Sempre e comunque “nettamente sotto la media europea”. Invece i licenziamenti facili e i soldi pubblici arrivarono, grazie al Jobs Act e altre boiate dell’Innominabile, spalmato su Confindustria come la Nutella sul pane e ricambiato da Boccia con un tifo da stadio al Sì nel referendum del 2016. L’Ufficio studi di Confindustria pareva la direzione strategica delle Br, per il livello di terrorismo contro chi avesse osato votare No: giù il Pil del 4%, crollo degli investimenti del 20%, meno 600 mila posti di lavoro (non uno di più né di meno); mancava solo l’invasione delle cavallette. Poi vinse il No e tutti i parametri migliorarono. Boccia riprese a profetare sventure col nuovo governo giallo-verde in caso di blocco del Tav Torino-Lione: inventò “rivolte del Nord”, sbandierò un fantomatico “partito del Pil”, vaneggiò di “40mila nuovi posti di lavoro” (quando persino le carte dei Sì Tav non vanno oltre i 400), mandò avanti improbabili madamine fra gli applausi dei giornaloni e ovviamente di Salvini.
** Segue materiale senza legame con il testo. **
`config.mk`:
```
export PLATFORM = sky130hd
export DESIGN_NAME = mem_stage
export DESIGN_NICKNAME = d
export VERILOG_FILES = /design/src/rtl/mem_pkg.sv /design/src/rtl/mem_stage_load_store_align.sv /design/src/rtl/mem_stage.sv
export SDC_FILE = /design/constraint.sdc
export NUM_CORES = 1
export LEC_CHECK = 0
export CAP_MARGIN = 10
export CORE_ASPECT_RATIO = 0.9
export CORE_UTILIZATION = 37
export DETAILED_ROUTE_END_ITERATION = 16
export HOLD_SLACK_MARGIN = 0.1
export PLACE_DENSITY = 0.82
export SLEW_MARGIN = 20
export SYNTH_ARGS = -nofsm -noshare
export SYNTH_HDL_FRONTEND = slang
export SYNTH_SLANG_ARGS = --single-unit
```
`constraint.sdc`:
```
create_clock -name clk -period 2.3 [get_ports clk]
set_input_delay 0.46 -clock clk [delete_from_list [all_inputs] [get_ports clk]]
set_output_delay 0.46 -clock clk [all_outputs]
set_load 0.01 [all_outputs]
```
`src/rtl/mem_pkg.sv`:
```
// Shared encodings for the pipeline memory stage.
// Size codes, writeback select and FSM states.
package mem_pkg;

  localparam logic [2:0] F3_B  = 3'b000;
  localparam logic [2:0] F3_H  = 3'b001;
  localparam logic [2:0] F3_W  = 3'b010;
  localparam logic [2:0] F3_BU = 3'b100;
  localparam logic [2:0] F3_HU = 3'b101;

  localparam logic [1:0] MTR_ALU = 2'b00;
  localparam logic [1:0] MTR_MEM = 2'b01;

  typedef enum logic {
    ST_IDLE = 1'b0,
    ST_WAIT = 1'b1
  } mem_state_t;

endpackage

```
`src/rtl/mem_stage_load_store_align.sv`:
```
// Store lane/byte-enable formatting, load extraction
// and misalignment detection; purely combinational.
module load_store_align
  import mem_pkg::*;
(
  input  logic [2:0]  funct3,
  input  logic [1:0]  offset,
  input  logic        is_store,
  input  logic [31:0] store_data,
  input  logic [31:0] rdata,
  output logic [31:0] wdata,
  output logic [3:0]  be,
  output logic [31:0] load_data,
  output logic        misaligned
);

  logic is_b;
  logic is_h;
  logic sext;
  logic [7:0]  sel_byte;
  logic [15:0] sel_half;

  assign is_b = (funct3 == F3_B) || (funct3 == F3_BU);
  assign is_h = (funct3 == F3_H) || (funct3 == F3_HU);
  assign sext = (funct3 == F3_B) || (funct3 == F3_H);

  assign sel_byte = rdata[{offset, 3'b000} +: 8];
  assign sel_half = rdata[{offset[1], 4'b0000} +: 16];

  // Size decode: lanes, enables, extraction and alignment check.
  always_comb begin
    wdata      = store_data;
    be         = 4'b1111;
    load_data  = rdata;
    misaligned = 1'b0;
    unique case (1'b1)
      is_b: begin
        wdata     = {4{store_data[7:0]}};
        be        = is_store ? (4'b0001 << offset) : 4'b1111;
        load_data = {{24{sext & sel_byte[7]}}, sel_byte};
      end
      is_h: begin
        wdata      = {2{store_data[15:0]}};
        be         = is_store ? (4'b0011 << {offset[1], 1'b0})
                              : 4'b1111;
        load_data  = {{16{sext & sel_half[15]}}, sel_half};
        misaligned = offset[0];
      end
      default: begin
        misaligned = (funct3 == F3_W) && (offset != 2'b00);
      end
    endcase
  end

endmodule

```
`src/rtl/mem_stage.sv`:
```
// Pipeline memory stage: dmem handshake, stall, timeout
// and the MEM/WB register feeding writeback.
module mem_stage
  import mem_pkg::*;
#(
  parameter int DMEM_TIMEOUT = 16
) (
  input  logic        clk,
  input  logic        rst_n,
  input  logic        ex_mem_valid,
  input  logic [31:0] ex_mem_alu_result,
  input  logic [31:0] ex_mem_rs2_data,
  input  logic [4:0]  ex_mem_rd_addr,
  input  logic        ex_mem_reg_write_en,
  input  logic [1:0]  ex_mem_mem_to_reg,
  input  logic        ex_mem_mem_read,
  input  logic        ex_mem_mem_write,
  input  logic [2:0]  ex_mem_funct3,
  output logic        dmem_req,
  output logic        dmem_we,
  output logic [31:0] dmem_addr,
  output logic [31:0] dmem_wdata,
  output logic [3:0]  dmem_be,
  input  logic        dmem_ready,
  input  logic [31:0] dmem_rdata,
  output logic        mem_stall,
  output logic        mem_fault,
  output logic [31:0] mem_wb_dmem_data_out,
  output logic [31:0] mem_wb_alu_result,
  output logic [4:0]  mem_wb_rd_addr,
  output logic        mem_wb_reg_write_en,
  output logic [1:0]  mem_wb_mem_to_reg
);

  localparam int CW = (DMEM_TIMEOUT > 1) ? $clog2(DMEM_TIMEOUT) : 1;
  localparam logic [CW-1:0] CNT_LAST = CW'(DMEM_TIMEOUT - 1);

  mem_state_t    state, state_nx;
  logic [CW-1:0] wait_cnt, wait_cnt_nx;

  logic        access;
  logic        misaligned;
  logic        abandon;
  logic        complete;
  logic [31:0] load_data;

  logic [31:0] data_nx;
  logic [31:0] alu_nx;
  logic [4:0]  rd_nx;
  logic        rwe_nx;
  logic [1:0]  mtr_nx;

  load_store_align u_align (
    .funct3     (ex_mem_funct3),
    .offset     (ex_mem_alu_result[1:0]),
    .is_store   (ex_mem_mem_write),
    .store_data (ex_mem_rs2_data),
    .rdata      (dmem_rdata),
    .wdata      (dmem_wdata),
    .be         (dmem_be),
    .load_data  (load_data),
    .misaligned (misaligned)
  );

  assign access = ex_mem_valid & (ex_mem_mem_read | ex_mem_mem_write);

  // Reset withdraws the request immediately, even mid-wait.
  assign dmem_req  = rst_n & access & ~misaligned;
  assign dmem_we   = ex_mem_mem_write;
  assign dmem_addr = {ex_mem_alu_result[31:2], 2'b00};

  assign abandon = (DMEM_TIMEOUT != 0) & (state == ST_WAIT)
                 & dmem_req & ~dmem_ready & (wait_cnt == CNT_LAST);
  assign complete  = dmem_req & dmem_ready;
  assign mem_stall = dmem_req & ~dmem_ready & ~abandon;
  assign mem_fault = rst_n & ((access & misaligned) | abandon);

  // State and wait-counter register.
  always_ff @(posedge clk or negedge rst_n) begin
    if (!rst_n) begin
      state    <= ST_IDLE;
      wait_cnt <= '0;
    end else begin
      state    <= state_nx;
      wait_cnt <= wait_cnt_nx;
    end
  end

  // Next state: wait while request is outstanding, bounded.
  always_comb begin
    state_nx    = state;
    wait_cnt_nx = wait_cnt;
    unique case (state)
      ST_IDLE: begin
        if (dmem_req & ~dmem_ready) begin
          state_nx    = ST_WAIT;
          wait_cnt_nx = '0;
        end
      end
      ST_WAIT: begin
        if (~dmem_req | dmem_ready | abandon) begin
          state_nx    = ST_IDLE;
          wait_cnt_nx = '0;
        end else begin
          wait_cnt_nx = wait_cnt + 1'b1;
        end
      end
      default: begin
        state_nx    = ST_IDLE;
        wait_cnt_nx = '0;
      end
    endcase
  end

  // MEM/WB next value: bubble while stalled, kill on fault.
  always_comb begin
    data_nx = '0;
    alu_nx  = '0;
    rd_nx   = '0;
    rwe_nx  = 1'b0;
    mtr_nx  = MTR_ALU;
    if (!mem_stall && ex_mem_valid) begin
      alu_nx  = ex_mem_alu_result;
      rd_nx   = ex_mem_rd_addr;
      mtr_nx  = ex_mem_mem_to_reg;
      rwe_nx  = ex_mem_reg_write_en & ~mem_fault;
      if (ex_mem_mem_read & complete) begin
        data_nx = load_data;
      end
    end
  end

  // MEM/WB pipeline register.
  always_ff @(posedge clk or negedge rst_n) begin
    if (!rst_n) begin
      mem_wb_dmem_data_out <= '0;
      mem_wb_alu_result    <= '0;
      mem_wb_rd_addr       <= '0;
      mem_wb_reg_write_en  <= 1'b0;
      mem_wb_mem_to_reg    <= MTR_ALU;
    end else begin
      mem_wb_dmem_data_out <= data_nx;
      mem_wb_alu_result    <= alu_nx;
      mem_wb_rd_addr       <= rd_nx;
      mem_wb_reg_write_en  <= rwe_nx;
      mem_wb_mem_to_reg    <= mtr_nx;
    end
  end

endmodule

```
==> results of run 1 <==
-- synthesized netlist by cell type (all sizes together), types with 2 or more instances --
master	number
a211oi	7
a21boi	2
a21oi	23
a221oi	7
and2	41
and4bb	2
buf	47
clkbuf	13
dfrtp	77
inv	12
mux2	18
mux2i	8
nand2	24
nand2b	3
nand4	2
nand4b	2
nor2	29
nor2b	4
nor3	3
o21ai	29
or3	7
-- routing by layer --
| layer | vias up | track usage (%) | share of wire (%) |
|---|---|---|---|
| li1 | 1736 | - | - |
| met1 | 1792 | 25.7 | 37 |
| met2 | 203 | 43.4 | 53 |
| met3 | 19 | 5.30 | 7.3 |
| met4 | 0 | 8.62 | 1.9 |
| met5 | - | 0 | 0 |
-- worst reg2reg max path, delay by kind of cell (launching register included) --
kind            cells  cell delay, ps
simple gates        2             360
compound gates      2             280
fa+ha+maj           1             260
buf+inv             2             320
flops               1             410
-- stage by stage --
step	TNS, ps	std cells	instance area [um2]	hold slack (ps)
6_report	0	758	6880	176
5_1_grt	-5.20	758	6880	206
4_1_cts	-85.6	752	6810	459
3_5_place_dp	-18780	732	6480	600
3_3_place_gp	-15700	732	6480	570
2_1_floorplan	0	377	3920	164
-- path summary, 6_finish.rpt --
kind                                    startpoint                            endpoint  slack (ps)  depth (start not counted)
hold reg to reg            wait_cnt[1]$_DFFE_PN0P_             wait_cnt[1]$_DFFE_PN0P_         610                          2
setup reg to reg           wait_cnt[0]$_DFFE_PN0P_      mem_wb_mem_to_reg[1]$_DFF_PN0_         550                          7
hold / removal                               rst_n     mem_wb_alu_result[15]$_DFF_PN0_         180                          2
min in group clk              ex_mem_alu_result[0]      mem_wb_alu_result[0]$_DFF_PN0_         580                          3
max in group asynchronous                    rst_n  mem_wb_dmem_data_out[23]$_DFF_PN0_        1560                          3
setup / recovery               ex_mem_rs2_data[11]                      dmem_wdata[27]          30                          4
-- power breakdown --
part,total [W],internal [W],switching (W)
Combinational,0.000865,0.000509,0.000355
Clock,0.00129,0.000733,0.000558
Sequential,0.00142,0.00140,0.0000152
-- final cells by class --
cell class / instances / area [um2]
Clock buffer: 11 / 233
Inverter: 12 / 45.0
Timing Repair Buffer: 296 / 2930
Fill cell: 799 / 3370
Clock inverter: 5 / 36.3
Sequential cell: 77 / 1930
Multi-Input combinational cell: 228 / 1550
Tap cell: 129 / 161
-- timing repair --
action	4_1_cts	5_1_grt
endpoints found under the setup margin	25	12
cloned	1	0
pin swaps	3	4
buffers inserted	3	5
resized for setup	35	11
-- cells by family after synthesis --
family	after synthesis	share of synthesized area [%]
AND/OR/NAND/NOR	125	18.8
buffers and inverters	72	11.5
multiplexers	27	7.79
AO/OA/AOI/OAI	73	12.3
other	1	0.0957
flip-flops	77	49.2
adder cells (fa/ha/maj)	1	0.319
==> summary.txt, run 1 <==
Outcome: complete, no violations
Clock transition at path regs: 60 ps
Leak: 3.05 nW
Sequential fraction of the synthesis area: 49.2%
Worst slack at placement: -435 ps
Root buffer cell: clkbuf_16
Vias in the first global route: 3812
Crit-path cells: clkdlybuf4s50_1 -> mux2i_1 -> o21ai_0 -> clkdlybuf4s50_1
Dominant synthesized flop cell: dfrtp_1
Critical Path AT: 1810 ps
H-tree level count: 3
Yosys top cell area share: 49.2%
Worst path slowest cell: clkdlybuf4s50_1
Flops & latches, synth: 77
Via count: 3750
Synth area leader: dfrtp_1
Max VDD drop: 0.000288 V
Clk sinks: 77
Area Growth Syn to Fin: 75.7%
Starting density of the core: 38.2%
Avg WL per Cell: 17.1 um
Via density: 4.95
Clk buf depth: 2
Fin Clk Skew: 7.01 ps
Gate Count Post-Synth: 376
Buffers on Ports: 254
Final hold vios: 0
Most common cell after layout, fill and taps aside: clkdlybuf4s50_1
CP endpoint kind: output pin
Share of post-route cells with drive strength above 1: 17.6%
Die H: 99.6 um
DIE AREA: 11000 um2
Initial antenna violation count: 0
CORE AREA: 10200 um2
Most frequent cells in the layout: clkdlybuf4s50_1, dfrtp_1, buf_4
First-pass GRT wire length: 19.8 mm
Synth area leaders: dfrtp_1, buf_4, mux2_2, and2_1, o21ai_0
DRC viols: 0
N_diodes: 0
Pwr dens: 519 nW/um2
Most frequent CP cell: clkdlybuf4s50_1
Total grt overflow: 0
Worst setup SP type: primary input
FFs w/ async S/R, synth: 100%
Antenna-violating nets left: 0
Post-CTS Hold Buffers: 0
Largest net degree at the start of global routing: 78
Total of max-cap violations: 0
Delay-heaviest family, CP: buffers and inverters
Fmax: 441 MHz
Detail Placement HPWL: 9.95 mm
CP max FO: 2
Die width: 110 um
First-pass iteration count of the detailed router: 4
Min setup slack post-route: 34.4 ps
CP peak stage delay: 580 ps
Fin crit share: 98.5%
Fin nets: 738
Buffers & Inverters on Critical Path: 2
Worst endpoint required time: 1840 ps
Setup CP Type: primary input to output pin
DRT Wirelength: 12.9 mm
Clk Latency, worst-skew pair: 330 ps
YS warnings: 0
Finished Core Util: 67.2%
Total GRT Usage: 23.2%
Slew Limit Fails: 0
CTS tree: yes
Tightest Hold Check Type: primary input to async pin
DRT iter0 DRCs: 148
Final Setup Violations: 0
Post-synthesis cell area: 3920 um2
Average size of a mapped cell: 10.4 um2
Routability Congestion: 0.885
Num ports: 257
Std cell rows: 35
Total power: 0.00357 W
Number of distinct library cells after synthesis: 46
Final min period: 2270 ps
Top Registers: mem_wb_alu_result (32), mem_wb_dmem_data_out (32), mem_wb_rd_addr (5)
Inserted Clock Buffers: 9
Number of synthesized flops with an enable pin: 0
Power figures use the tool's default switching activity.
==> inputs of run 2 (changes only) <==
SETUP_SLACK_MARGIN = 0.4   (was not set)
==> summary.txt, run 2 (synthesized netlist as in run 1, its figures left out) <==
Setup CP Type: primary input to output pin
Total of max-cap violations: 0
Final hold vios: 0
Worst path slowest cell: nor4_4
CTS tree: yes
Fmax: 509 MHz
Tightest Hold Check Type: primary input to async pin
Clk Latency, worst-skew pair: 330 ps
Buffers on Ports: 254
Antenna-violating nets left: 0
Final Setup Violations: 0
Inserted Clock Buffers: 9
Clock transition at path regs: 70 ps
Total GRT Usage: 24.9%
Die H: 99.6 um
Fin nets: 753
Storage cell area: 1930 um2
Fin Clk Skew: 8.54 ps
Share of post-route cells with drive strength above 1: 24.4%
Critical Path AT: 1510 ps
Vias in the first global route: 3904
Most frequent cells in the layout: clkdlybuf4s50_1, dfrtp_1, dlygate4sd2_1
DIE AREA: 11000 um2
Via density: 4.94
DRT Wirelength: 14.0 mm
Hold slack: 397 ps
Worst setup SP type: primary input
Worst-case reg-to-reg path depth: 7
Area after DPL: 6510 um2
First-pass GRT wire length: 21.1 mm
Largest net degree at the start of global routing: 78
Num ports: 257
CP max FO: 2
CP endpoint kind: output pin
Reg-to-reg setup timing slack: 750 ps
Slew Limit Fails: 0
H-tree level count: 3
Outcome: complete, no violations
Root buffer cell: clkbuf_16
Clk sinks: 77
Starting density of the core: 38.2%
Std cell rows: 35
Top Registers: mem_wb_alu_result (32), mem_wb_dmem_data_out (32), mem_wb_rd_addr (5)
Die width: 110 um
Pwr dens: 533 nW/um2
Avg WL per Cell: 18.1 um
Leak: 3.24 nW
Fillers: 757
Detail Placement HPWL: 10.5 mm
Most common cell after layout, fill and taps aside: clkdlybuf4s50_1
Routability Congestion: 0.826
CORE AREA: 10200 um2
Post-route cell area: 7110 um2
Initial antenna violation count: 0
Setup_tns: 0 ps
DRT iter0 DRCs: 157
Total grt overflow: 0
Post-CTS Hold Buffers: 0
Least-Margin Pin Slew: 958 ps
Area Growth Syn to Fin: 81.5%
Fin crit share: 85.5%
Worst endpoint required time: 1840 ps
Clk buf depth: 2
Max VDD drop: 0.000446 V
DRC viols: 0
Multi-input combinational cell area: 1680 um2
N_diodes: 0
Via count: 3817
Relative slew slack: 36.2%
Most frequent CP cell: buf_6
Final min period: 1970 ps
RSZ-0062 raised after global routing: true
CP peak stage delay: 310 ps
Crit-path cells: buf_6 -> and4bb_2 -> nor4_4 -> buf_4 -> and2_4 -> buf_6
First-pass iteration count of the detailed router: 4
==> run 2: repair_timing <==
item | 4_1_cts | 5_1_grt
gates resized for setup | 188 | 34
endpoints found under the setup margin | 145 | 43
setup buffers | 15 | 6
gates cloned | 1 | 2
pin swaps | 8 | 9
==> run 2: per-stage QoR <==
step	setup slack (ps)	std cells	power, W	utilization, %
finish	334	773	0.00379	69.4
global placement	-528	733	0.00229	63.5
CTS	314	765	0.00379	68.3
global route	285	773	0.00394	69.4
floorplan	230	377	0.00177	-
detailed placement	-567	733	0.00231	63.5
==> run 2: power breakdown <==
group          internal, W  leakage [nW]  total [W]  switching [W]
Combinational     0.000509          2.05   0.000889       0.000380
Clock             0.000866         0.153    0.00148       0.000618
Sequential         0.00140          1.03    0.00142      0.0000153
==> run 2: area by class of cell <==
cell class / count / area share, %
Timing Repair Buffer: 309 / 42.0
Sequential cell: 77 / 27.1
Multi-Input combinational cell: 230 / 23.6
Clock buffer: 9 / 3.17
Tap cell: 129 / 2.27
Clock inverter: 7 / 1.20
Inverter: 12 / 0.634
==> run 2: path summary, 6_finish.rpt <==
path / to / startpoint
max: mem_stall / ex_mem_alu_result[1]
min reg2reg: wait_cnt[2]$_DFFE_PN0P_ / wait_cnt[2]$_DFFE_PN0P_
min in group clk: mem_wb_dmem_data_out[31]$_DFF_PN0_ / dmem_rdata[31]
max in group asynchronous: mem_wb_dmem_data_out[5]$_DFF_PN0_ / rst_n
min: mem_wb_alu_result[25]$_DFF_PN0_ / rst_n
max reg2reg: mem_wb_alu_result[31]$_DFF_PN0_ / wait_cnt[0]$_DFFE_PN0P_
==> run 2: critical path: cells and delay by family <==
kind / cells / cell delay, ps
simple gates: 3 / 690
buf+inv: 3 / 350
==> run 2: metal layers <==
metal  track usage (%)  wire (um)  up-vias
met1              27.0       5120     1817
met2              46.8       7540      213
met3              7.37       1200       12
met4              7.18        166        0
li1                  -          -     1775
met5                 0          0        -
Ora persino la Corte dei Conti dell’Ue ha certificato che quell’opera è inutile, costosa, inquinante ed eterna (non sarà pronta neppure nel 2030, cioè non si farà mai).
Quando il povero Boccia aveva consumato anche l’ultimo centimetro quadrato di lingua e di faccia, è arrivato Bonomi. Che s’è subito distinto come la parodia di Cetto La Qualunque (“questa politica fa più danni del Covid”), poi ha tuonato contro gli aiuti ai ceti più deboli (lui li chiama “sussidi a pioggia”, a meno che non vadano ai ricchi), infine ha annunciato che il grande piano per la ricostruzione dell’Italia l’avrebbe scritto con le sue manine e donato al governo. L’altroieri, accolto con rulli di tamburi, trombette e tromboni come il salvatore della Patria agli Stati generali, ha cagato la perla: “Rivogliamo i soldi delle accise sull’energia”. Ammazza che ideona. Il SuperPiano di SuperBonomi ha avuto grande audience su tutti i giornaloni, tranne uno: il suo, cioè il Sole 24 Ore, purtroppo in sciopero per il taglio degli stipendi del 25% e l’annuncio della cassa integrazione con la scusa del Covid (in realtà per una lunga malagestione: 340 milioni di perdite in dieci anni, taroccando pure le copie vendute e gli abbonamenti). Il che ci ha ricordato, ove mai non fossero bastate le performance dei nostri prenditor&magnager su Telecom, Parmalat, Cirio, Merloni-Indesit, case di moda, Sai-Ligresti, Ilva, Mps e altre banche decotte, che ne sarebbe dell’Italia se fosse gestita come Confindustria gestisce la roba sua. Eppure queste Cassandre con le tasche degli altri continuano a predicare la “cultura della crescita”, come se ne sapessero qualcosa. E, quel che è più comico, nessuno li ha ancora presi a pesci in faccia.